Harnessing Physiological Health to Treat Disease

Janelle Ayres (photo: copyright Salk Institute)

Our methods for treating diseases are, unfortunately, detached from our understanding of the mechanisms that keep us healthy. This is in large part because health is believed to be a passive process and disease occurs when there is a break in the system. As a result, biological research has reduced organisms to their various parts to focus on understanding how disruptions in the body — for example, due to genetic mutations or infections — can lead to disease. A drawback to this approach is that our bodily systems do not exist in isolation; when one system is impaired, the whole body is affected. A second drawback is that this tells us how disease occurs but does not tell us how we can induce health. Rather than asking how we can treat disease, we need to ask, “How can we maintain health?”
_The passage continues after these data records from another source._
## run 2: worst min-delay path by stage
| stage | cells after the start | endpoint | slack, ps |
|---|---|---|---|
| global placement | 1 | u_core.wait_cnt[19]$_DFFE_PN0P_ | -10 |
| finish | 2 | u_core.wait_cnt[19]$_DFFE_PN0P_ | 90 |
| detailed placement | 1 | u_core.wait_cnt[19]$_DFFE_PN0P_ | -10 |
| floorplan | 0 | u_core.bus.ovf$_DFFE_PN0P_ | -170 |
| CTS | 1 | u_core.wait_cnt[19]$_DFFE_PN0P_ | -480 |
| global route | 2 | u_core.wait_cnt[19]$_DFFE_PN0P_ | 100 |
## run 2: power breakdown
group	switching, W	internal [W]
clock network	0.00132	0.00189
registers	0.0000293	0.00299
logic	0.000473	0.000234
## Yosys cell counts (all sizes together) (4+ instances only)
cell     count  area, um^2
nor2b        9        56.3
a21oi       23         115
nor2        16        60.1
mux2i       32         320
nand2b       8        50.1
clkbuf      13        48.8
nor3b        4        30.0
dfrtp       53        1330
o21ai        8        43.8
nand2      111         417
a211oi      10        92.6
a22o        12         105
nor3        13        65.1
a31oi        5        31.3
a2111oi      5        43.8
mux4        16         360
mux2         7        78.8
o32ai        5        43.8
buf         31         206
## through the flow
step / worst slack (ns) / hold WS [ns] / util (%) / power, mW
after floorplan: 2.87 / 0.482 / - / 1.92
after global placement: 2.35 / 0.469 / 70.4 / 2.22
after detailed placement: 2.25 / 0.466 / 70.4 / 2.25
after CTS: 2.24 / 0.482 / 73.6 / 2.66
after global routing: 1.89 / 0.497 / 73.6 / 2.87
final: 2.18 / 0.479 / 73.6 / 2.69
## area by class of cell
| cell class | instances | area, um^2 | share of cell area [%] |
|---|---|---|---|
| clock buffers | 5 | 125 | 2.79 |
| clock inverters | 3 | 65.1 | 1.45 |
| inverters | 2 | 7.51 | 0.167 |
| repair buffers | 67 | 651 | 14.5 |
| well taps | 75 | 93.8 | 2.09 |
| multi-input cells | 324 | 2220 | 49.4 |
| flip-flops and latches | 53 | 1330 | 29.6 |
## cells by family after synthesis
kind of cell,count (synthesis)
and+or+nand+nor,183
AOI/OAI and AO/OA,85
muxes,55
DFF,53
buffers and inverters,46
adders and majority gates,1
$ cat config.mk
export PLATFORM = sky130hd
export DESIGN_NAME = mul_acc_stage
export DESIGN_NICKNAME = d
export VERILOG_FILES = /design/src/rtl/mul_acc_stage.sv
export SDC_FILE = /design/constraint.sdc
export NUM_CORES = 1
export LEC_CHECK = 0
export BUFFER_PORTS_ARGS = -buffer_cell sky130_fd_sc_hd__buf_2
export CAP_MARGIN = 20
export CORE_UTILIZATION = 40
export CTS_BUF_LIST = sky130_fd_sc_hd__clkbuf_8
export CTS_CLUSTER_DIAMETER = 50
export DETAILED_ROUTE_END_ITERATION = 6
export HOLD_SLACK_MARGIN = 0.05
export PLACE_DENSITY_LB_ADDON = 0.2
export SLEW_MARGIN = 20
export SYNTH_ARGS = -nofsm -noshare
export SYNTH_HDL_FRONTEND = slang
export SYNTH_SLANG_ARGS = --single-unit
export TNS_END_PERCENT = 30
$ cat constraint.sdc
create_clock -name clk -period 6.55 [get_ports clk]
set_clock_uncertainty 0.1 [all_clocks]
set_input_delay 0.3275 -clock clk [delete_from_list [all_inputs] [get_ports clk]]
set_output_delay 0.3275 -clock clk [all_outputs]
set_load 0.03 [all_outputs]
`src/rtl/tick_meter_pkg.sv`:
```
// Shared types and constants for the tick interval meter.
// Imported by the top level and anything that decodes its state.
package tick_meter_pkg;

   typedef enum logic [1:0] {
      IDLE,
      MEASURE,
      TIMEOUT
   } tm_state_t;

   // Wide all-ones pattern; users slice it down to their period width.
   localparam logic [63:0] TM_MIN_INIT = '1;

endpackage

```
`src/rtl/tick_meter_rise_detect.sv`:
```
// Registered rising-edge detector: rise is high in the cycle d goes 0->1.
// The history register is cleared only by rst, so a held-high input never re-triggers.
module rise_detect (
   input  logic clk,
   input  logic rst,
   input  logic d,
   output logic rise
);

   logic d_q;

   always_ff @(posedge clk) begin
      if (rst) begin
         d_q <= 1'b0;
      end else begin
         d_q <= d;
      end
   end

   assign rise = d & ~d_q;

endmodule

```
`src/rtl/tick_meter.sv`:
```
// Measures clk cycles between rising edges of tick_in, tracks min/max and flags
// a timeout when no edge arrives within MAX_COUNT cycles. All outputs registered.
module tick_meter
   import tick_meter_pkg::*;
#(
   parameter int unsigned MAX_COUNT = 200_000_000,
   localparam int unsigned NB = $clog2(MAX_COUNT + 1)
) (
   input  logic          clk,
   input  logic          rst,
   input  logic          tick_in,
   input  logic          clear,
   output logic [NB-1:0] period,
   output logic          period_valid,
   output logic [NB-1:0] period_min,
   output logic [NB-1:0] period_max,
   output logic          timeout,
   output logic          armed
);

   localparam logic [NB-1:0] MaxCnt  = NB'(MAX_COUNT);
   localparam logic [NB-1:0] MinInit = TM_MIN_INIT[NB-1:0];

   tm_state_t     state;
   logic [NB-1:0] cnt;
   logic          tick_rise;

   rise_detect u_rise_detect (
      .clk  (clk),
      .rst  (rst),
      .d    (tick_in),
      .rise (tick_rise)
   );

   always_ff @(posedge clk) begin
      period_valid <= 1'b0;
      if (rst || clear) begin
         state      <= IDLE;
         cnt        <= '0;
         period     <= '0;
         period_min <= MinInit;
         period_max <= '0;
         timeout    <= 1'b0;
         armed      <= 1'b0;
      end else begin
         unique case (state)
            IDLE: begin
               // The first edge only opens an interval; nothing to report yet.
               if (tick_rise) begin
                  state <= MEASURE;
                  cnt   <= NB'(1);
                  armed <= 1'b1;
               end
            end
            MEASURE: begin
               // An edge on the threshold cycle still counts as a valid period.
               if (tick_rise) begin
                  period       <= cnt;
                  period_valid <= 1'b1;
                  if (cnt < period_min) period_min <= cnt;
                  if (cnt > period_max) period_max <= cnt;
                  cnt <= NB'(1);
               end else if (cnt == MaxCnt) begin
                  state   <= TIMEOUT;
                  timeout <= 1'b1;
                  armed   <= 1'b0;
               end else begin
                  cnt <= cnt + NB'(1);
               end
            end
            TIMEOUT: begin
               // The stale interval is discarded; measurement restarts here.
               if (tick_rise) begin
                  state   <= MEASURE;
                  timeout <= 1'b0;
                  cnt     <= NB'(1);
                  armed   <= 1'b1;
               end
            end
            default: begin
               state   <= IDLE;
               cnt     <= '0;
               timeout <= 1'b0;
               armed   <= 1'b0;
            end
         endcase
      end
   end

endmodule
```
`config.mk`:
```
export PLATFORM = sky130hd
export DESIGN_NAME = tick_meter
export DESIGN_NICKNAME = d
export VERILOG_FILES = /design/src/rtl/tick_meter_pkg.sv /design/src/rtl/tick_meter_rise_detect.sv /design/src/rtl/tick_meter.sv
export SDC_FILE = /design/constraint.sdc
export NUM_CORES = 1
export LEC_CHECK = 0
export CAP_MARGIN = 20
export CELL_PAD_IN_SITES_DETAIL_PLACEMENT = 0
export CELL_PAD_IN_SITES_GLOBAL_PLACEMENT = 1
export CORE_MARGIN = 8
export CORE_UTILIZATION = 44
export CTS_CLUSTER_DIAMETER = 30
export DETAILED_ROUTE_END_ITERATION = 6
export PLACE_DENSITY = 0.86
export SYNTH_ARGS = -nofsm -noshare
export SYNTH_HDL_FRONTEND = slang
export SYNTH_SLANG_ARGS = --single-unit
```
`constraint.sdc`:
```
create_clock -name clk -period 4.3 [get_ports clk]
set_input_delay 0.43 -clock clk [delete_from_list [all_inputs] [get_ports clk]]
set_output_delay 0.43 -clock clk [all_outputs]
set_load 0.005 [all_outputs]
```
==> results of run 1 <==
-- through the flow --
| stage | hold WS, ns | setup WS, ns | area [um^2] | instances |
|---|---|---|---|---|
| final | 0.453 | 1.19 | 8030 | 1053 |
| after global placement | 0.446 | 1.37 | 7350 | 1022 |
| after CTS | 0.457 | 1.13 | 8030 | 1053 |
| after global routing | 0.477 | 0.883 | 8030 | 1053 |
| after detailed placement | 0.448 | 1.21 | 7350 | 1022 |
| after floorplan | 0.453 | 2.00 | 6330 | 786 |
-- tightest hold or removal path, delay by kind of cell (launching register included) --
kind,cells,cell delay (ns)
simple gates,1,0.05
flops,1,0.30
compound gates,1,0.05
-- cells by family after synthesis --
group	count (synthesis)	share of synthesized area [%]
compound gates	156	14.5
simple gates	298	22.7
fa+ha+maj	57	11.3
xor+xnor	15	2.08
flops	118	37.3
mux	33	5.22
buf+inv	109	6.86
-- cells in the mapped netlist (all sizes together), types with 9 or more instances --
master / instances
dfxtp: 118
nor3: 9
nand3: 52
buf: 14
nand4: 23
o21ai: 38
mux2i: 33
a21oi: 88
and3: 10
nand2: 77
nor2: 90
inv: 60
clkbuf: 35
xor2: 13
ha: 57
-- worst max-delay path by stage --
stage                     depth (start not counted)                           to  slack, ns                   startpoint
final                                             6  period_max[13]$_SDFFE_PP0P_       1.19         cnt[27]$_SDFFE_PP0P_
after global routing                              6   period_max[5]$_SDFFE_PP0P_       0.88         cnt[27]$_SDFFE_PP0P_
after CTS                                         7  period_max[13]$_SDFFE_PP0P_       1.13  period_max[26]$_SDFFE_PP0P_
after detailed placement                          6  period_max[18]$_SDFFE_PP0P_       1.21         cnt[27]$_SDFFE_PP0P_
after global placement                            6   period_max[8]$_SDFFE_PP0P_       1.37         cnt[27]$_SDFFE_PP0P_
after floorplan                                   8  period_max[10]$_SDFFE_PP0P_       2.00          cnt[1]$_SDFFE_PP0P_
-- sequential cells by signal, summed over array words and instances, names as in the netlist --
name and flops:
cnt 28, period 28, period_max 28, period_min 28, state 2, armed 1, period_valid 1, timeout 1
u_rise_detect.d_q 1
-- per-layer routing --
layer | vias up | wire (um) | track usage [%]
li1 | 2865 | - | -
met1 | 2902 | 8110 | 24.8
met2 | 202 | 9030 | 33.9
met3 | 39 | 1160 | 5.69
met4 | 0 | 417 | 7.87
met5 | - | 0 | 0
-- power groups by stage --
stage	sequential (mW)	clock [mW]	combinational [mW]
after floorplan	1.13	0	0.0598
after global placement	1.13	0	0.0825
after detailed placement	1.13	0	0.0838
after CTS	1.11	1.67	0.0845
after global routing	1.11	1.70	0.0935
final	1.11	1.65	0.0846
-- cell type report --
cell class / count / area, um^2
fillers: 1318 / 6290
multi-input cells: 559 / 3540
flip-flops and latches: 118 / 2360
repair buffers: 101 / 983
clock buffers: 23 / 488
well taps: 184 / 230
inverters: 60 / 225
clock inverters: 8 / 193
==> flow_summary.json, run 1 <==
{
  "status": "completed",
  "ys_warn_count": 0,
  "num_io_pins": 91,
  "dieArea_um2": 18500,
  "startpoint_type": "flop",
  "n_antenna_cell": 0,
  "hold_depth": 2,
  "avgSynthCellArea_um2": 8.05,
  "ys.flop_type": "dfxtp_1",
  "initial_core_util_pct": 44.2,
  "crit_family": "compound AO/OA/AOI/OAI gates",
  "finalHoldViolations": 0,
  "fp.dieH_um": 136,
  "grt.overflow.total": 0,
  "worstHoldStart": "period[24]$_SDFFE_PP0P_",
  "vdd_drop_max_mv": 0.278,
  "grt_pass1_vias": 5910,
  "cts_root_buf": "clkbuf_16",
  "critical_path_class": "reg -> reg",
  "swShare_pct": 20.0,
  "synth_cell_types": 53,
  "routedWlPerCell_um": 17.8,
  "wl_mm": 18.7,
  "grt_max_degree": 82,
  "clock_power_share_pct": 58.1,
  "leakagePower_nw": 3.47,
  "layout-drive-gt1-share_pct": 5.98,
  "ant_nets": 0,
  "cts-hold-fix-buffers": 0,
  "cts.clk_slew.worst_paths_ns": 0.06,
  "tritoncts": "done",
  "cts.sinks": 118,
  "seqPwrFrac_pct": 39.0,
  "cts_setup_buffers": 0,
  "r2r_slack_ns": 1.19,
  "ys_ff_latch": 118,
  "crit_path_max_incr_delay_ns": 0.80,
  "finalSetupViolCount": 0,
  "pwr_density_cell_nw_per_um2": 354,
  "clock_path_buffers": 2,
  "hpwl_mm": 13.2,
  "slew_headroom_pct": 35.5,
  "final.period_utilization_pct": 72.4,
  "crit_fanout": 28,
  "clock.fmax_mhz": 321,
  "dieWidth_um": 136,
  "place.gp.congestion": 0.885,
  "cap_violations": 0,
  "clock_latency_ns": 0.42,
  "cts_buffers": 17,
  "layout.nets": 918,
  "vias_per_cell": 5.71,
  "ys_seq_area_share_pct": 37.3,
  "synth_nets": 847,
  "netlist.area_leader.share_pct": 37.3,
  "coreArea_um2": 14300,
  "final_common_cell": "dfxtp_1",
  "cp-end-kind": "flop",
  "area_growth_pct": 26.9,
  "netlist_instances": 786,
  "cp_slowest_cell": "a2111oi_1",
  "rsz0062_at_grt": "false",
  "fin_skew_ns": 0.00912,
  "switchingPower_mw": 0.569,
  "firstDrtPassIters": 5,
  "core.rowCount": 44,
  "drt_iter0_drc": 505,
  "antenna_found_initial": 0,
  "h-tree-depth": 4,
  "cp.required_ns": 4.64,
  "intPower_mw": 2.27,
  "fin_util_pct": 56.1,
  "drc": 0,
  "critPathBufInv": 0,
  "yosysTopAreaCell": "dfxtp_1",
  "synthArstFlopShare_pct": 0,
  "worstHoldEndpoint": "period[24]$_SDFFE_PP0P_",
  "netlist_area_um2": 6330,
  "layout_common_cells": "dfxtp_1, nor2_1, clkdlybuf4s50_1, a21oi_1, nand2_1",
  "fin_tns_setup_ns": 0,
  "rr_startpoint": "cnt[27]$_SDFFE_PP0P_",
  "critPathArrivalTime_ns": 3.45,
  "path_cells": "ha_1, nand4_1, a2111oi_1, o31a_1, o21ai_0, a21oi_1",
  "r2r_end": "period_max[13]$_SDFFE_PP0P_",
  "totalPowerFinal_mw": 2.84,
  "grt_pass1_wl_mm": 30.2,
  "pwr-share-comb_pct": 3.0,
  "synthTopCellsByArea": "dfxtp_1, ha_1, a21oi_1, nor2_1, mux2i_1",
  "slew_viol_final": 0,
  "dr_total_vias": 6008,
  "worstMarginPinSlew_ns": 0.967,
  "holdCritPathClass": "reg -> reg",
  "cts.repair.resized": 0,
  "period_minus_slack_ns": 3.11,
  "rr_worst_depth": 6,
  "portBuffers": 90,
  "track_usage_pct": 20.5,
  "synth_edf_count": 0
}
Note: power is estimated with default switching activity, not from simulation.
==> inputs of run 2 (changes only) <==
--- a/config.mk
+++ b/config.mk
@@ -9,10 +9,10 @@
 export CELL_PAD_IN_SITES_DETAIL_PLACEMENT = 0
 export CELL_PAD_IN_SITES_GLOBAL_PLACEMENT = 1
 export CORE_MARGIN = 8
-export CORE_UTILIZATION = 44
+export CORE_UTILIZATION = 37
 export CTS_CLUSTER_DIAMETER = 30
 export DETAILED_ROUTE_END_ITERATION = 6
-export PLACE_DENSITY = 0.86
+export PLACE_DENSITY = 0.77
 export SYNTH_ARGS = -nofsm -noshare
 export SYNTH_HDL_FRONTEND = slang
 export SYNTH_SLANG_ARGS = --single-unit
==> constraint.sdc (replaced) <==
create_clock -name clk -period 2.8 [get_ports clk]
set_input_delay 0.28 -clock clk [delete_from_list [all_inputs] [get_ports clk]]
set_output_delay 0.28 -clock clk [all_outputs]
set_load 0.005 [all_outputs]
==> run 2 against run 1 <==
  * Cell count is 7.1% higher
  * Hold slack better by 0.00077 ns
  * Setup slack got worse by 0.88 ns
  * Sequential cell count unchanged
  * Non-clock buffer count is 34 higher
  * Critical path depth rose by 3
  * Fmax rose by 25%
  * Sequential power up 53%
  * Count of clock-buffer cells in the layout shrank 1
  * Largest power group unchanged
[src/rtl/qracc_sram_ctrl.sv]
// Multi-channel SRAM access controller: arbitrates requests and sequences precharge/access.
module qracc_sram_ctrl
    import qracc_pkg::*;
#(
    parameter  int unsigned numRows     = DEF_NUM_ROWS,
    parameter  int unsigned numCols     = DEF_NUM_COLS,
    parameter  int unsigned numChannels = DEF_NUM_CHANNELS,
    parameter  int unsigned pchCycles   = DEF_PCH_CYCLES,
    parameter  int unsigned accCycles   = DEF_ACC_CYCLES,
    localparam int unsigned AW          = (numRows > 1) ? $clog2(numRows) : 1
) (
    input  logic                           clk,
    input  logic                           nrst,
    input  logic [numChannels-1:0]         rq_valid_i,
    input  logic [numChannels-1:0]         rq_wr_i,
    input  logic [numChannels*AW-1:0]      addr_i,
    input  logic [numChannels*numCols-1:0] wr_data_i,
    input  logic [numChannels*numCols-1:0] wr_mask_i,
    output logic [numChannels-1:0]         rq_ready_o,
    output logic [numChannels-1:0]         rd_valid_o,
    output logic [numCols-1:0]             rd_data_o,
    output logic                           busy_o,
    output logic [numRows-1:0]             WL,
    output logic                           PCH,
    output logic                           WRITE,
    output logic                           SAEN,
    output logic [numCols-1:0]             WR_DATA,
    output logic [numCols-1:0]             CSEL,
    input  logic [numCols-1:0]             SA_OUT
);

    localparam int unsigned CHW  = (numChannels > 1) ? $clog2(numChannels) : 1;
    localparam int unsigned MAXC = (pchCycles > accCycles) ? pchCycles : accCycles;
    localparam int unsigned CW   = (MAXC > 1) ? $clog2(MAXC) : 1;

    state_e                   state_q, state_d;
    logic [CW-1:0]            cnt_q, cnt_d;
    logic                     wr_q;
    logic [AW-1:0]            addr_q;
    logic [numCols-1:0]       data_q, mask_q;
    logic [CHW-1:0]           ch_q;

    logic [numChannels-1:0]   grant_c;
    logic [CHW-1:0]           grant_idx_c;
    logic                     accept_c;
    logic                     addr_ok_c;
    logic                     capture_c;

    logic [numRows-1:0]       wl_d;
    logic                     pch_d, write_d, saen_d;
    logic [numCols-1:0]       wr_data_d, csel_d;
    logic [numChannels-1:0]   rd_valid_d;

    rr_arbiter #(.numChannels(numChannels)) u_arb (
        .clk         (clk),
        .nrst        (nrst),
        .req         (rq_valid_i),
        .update      (accept_c),
        .grant_c     (grant_c),
        .grant_idx_c (grant_idx_c)
    );

    // Ready only in IDLE (and out of reset); accept when the winner is valid.
    always_comb begin
        rq_ready_o = (state_q == IDLE && nrst) ? grant_c : '0;
        accept_c   = |(rq_valid_i & rq_ready_o);
        addr_ok_c  = 32'(addr_q) < 32'(numRows);
    end

    // Next state, phase counter and next values of the registered array controls.
    always_comb begin
        state_d    = state_q;
        cnt_d      = cnt_q;
        capture_c  = 1'b0;
        wl_d       = '0;
        pch_d      = 1'b0;
        write_d    = 1'b0;
        saen_d     = 1'b0;
        wr_data_d  = '0;
        csel_d     = '0;
        rd_valid_d = '0;

        case (state_q)
            IDLE: begin
                if (accept_c) begin
                    state_d = PRECHARGE;
                    cnt_d   = '0;
                end
            end
            PRECHARGE: begin
                if (cnt_q == CW'(pchCycles - 1)) begin
                    state_d = ACCESS;
                    cnt_d   = '0;
                end else begin
                    cnt_d = cnt_q + CW'(1);
                end
            end
            ACCESS: begin
                if (cnt_q == CW'(accCycles - 1)) begin
                    state_d   = DONE;
                    cnt_d     = '0;
                    capture_c = !wr_q;
                end else begin
                    cnt_d = cnt_q + CW'(1);
                end
            end
            default: state_d = IDLE;
        endcase

        case (state_d)
            PRECHARGE: pch_d = 1'b1;
            ACCESS: begin
                for (int unsigned i = 0; i < numRows; i++) begin
                    wl_d[i] = (32'(addr_q) == i);
                end
                if (wr_q) begin
                    write_d   = 1'b1;
                    wr_data_d = data_q;
                    csel_d    = mask_q;
                end else begin
                    saen_d = 1'b1;
                    csel_d = '1;
                end
            end
            DONE: begin
                if (!wr_q) begin
                    rd_valid_d[ch_q] = 1'b1;
                end
            end
            default: ;
        endcase
    end

    // State, captured request payload and all registered outputs.
    always_ff @(posedge clk or negedge nrst) begin
        if (!nrst) begin
            state_q    <= IDLE;
            cnt_q      <= '0;
            wr_q       <= 1'b0;
            addr_q     <= '0;
            data_q     <= '0;
            mask_q     <= '0;
            ch_q       <= '0;
            WL         <= '0;
            PCH        <= 1'b0;
            WRITE      <= 1'b0;
            SAEN       <= 1'b0;
            WR_DATA    <= '0;
            CSEL       <= '0;
            rd_valid_o <= '0;
            rd_data_o  <= '0;
            busy_o     <= 1'b0;
        end else begin
            state_q    <= state_d;
            cnt_q      <= cnt_d;
            WL         <= wl_d;
            PCH        <= pch_d;
            WRITE      <= write_d;
            SAEN       <= saen_d;
            WR_DATA    <= wr_data_d;
            CSEL       <= csel_d;
            rd_valid_o <= rd_valid_d;
            busy_o     <= (state_d != IDLE);
            if (accept_c) begin
                wr_q   <= rq_wr_i[grant_idx_c];
                addr_q <= addr_i[32'(grant_idx_c)*AW +: AW];
                data_q <= wr_data_i[32'(grant_idx_c)*numCols +: numCols];
                mask_q <= wr_mask_i[32'(grant_idx_c)*numCols +: numCols];
                ch_q   <= grant_idx_c;
            end
            if (capture_c) begin
                rd_data_o <= addr_ok_c ? SA_OUT : '0;
            end
        end
    end

endmodule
The Harnessing Physiological Health to Treat Disease project leverages one of the strongest drivers of biological innovation and complexity: host-microbe interactions that have evolved for health. The project’s researchers understand that the human body and its resident microorganisms have evolved together to maintain the health and fitness of both groups by promoting communication between various bodily systems. The researchers aim to use this understanding in a novel approach to manipulate the complex interactions between host and microbe in order to tip the scale from a zero-sum game (in which one group must be destroyed for the other to survive) to a cooperative scenario of benign coexistence.

Their working hypothesis is that health is an active process that includes the coordination, by microbes, of the host’s physiological mechanisms. By understanding our bodies’ physiological mechanisms and how microbes coordinate these processes to maintain health, the project seeks to extend life span and health span, overriding physiological decline and enabling people to stay healthy even with disease. It involves a new framework for studying disease — including whole animal models, evolutionary principles and host-microbe interactions — to define the properties and fundamental principles governing health. By integrating concepts from evolutionary biology, physiology, microbiology and ecology, the project will institute a new conceptual paradigm and methods by which scientists can understand, mechanistically, what it means to be healthy and how to apply this knowledge to treat disease.

The Harnessing Physiological Health project is being led by Janelle Ayres at the NOMIS Center for Immunobiology and Microbial Pathogenesis at the Salk Institute for Biological Studies in La Jolla, California, United States.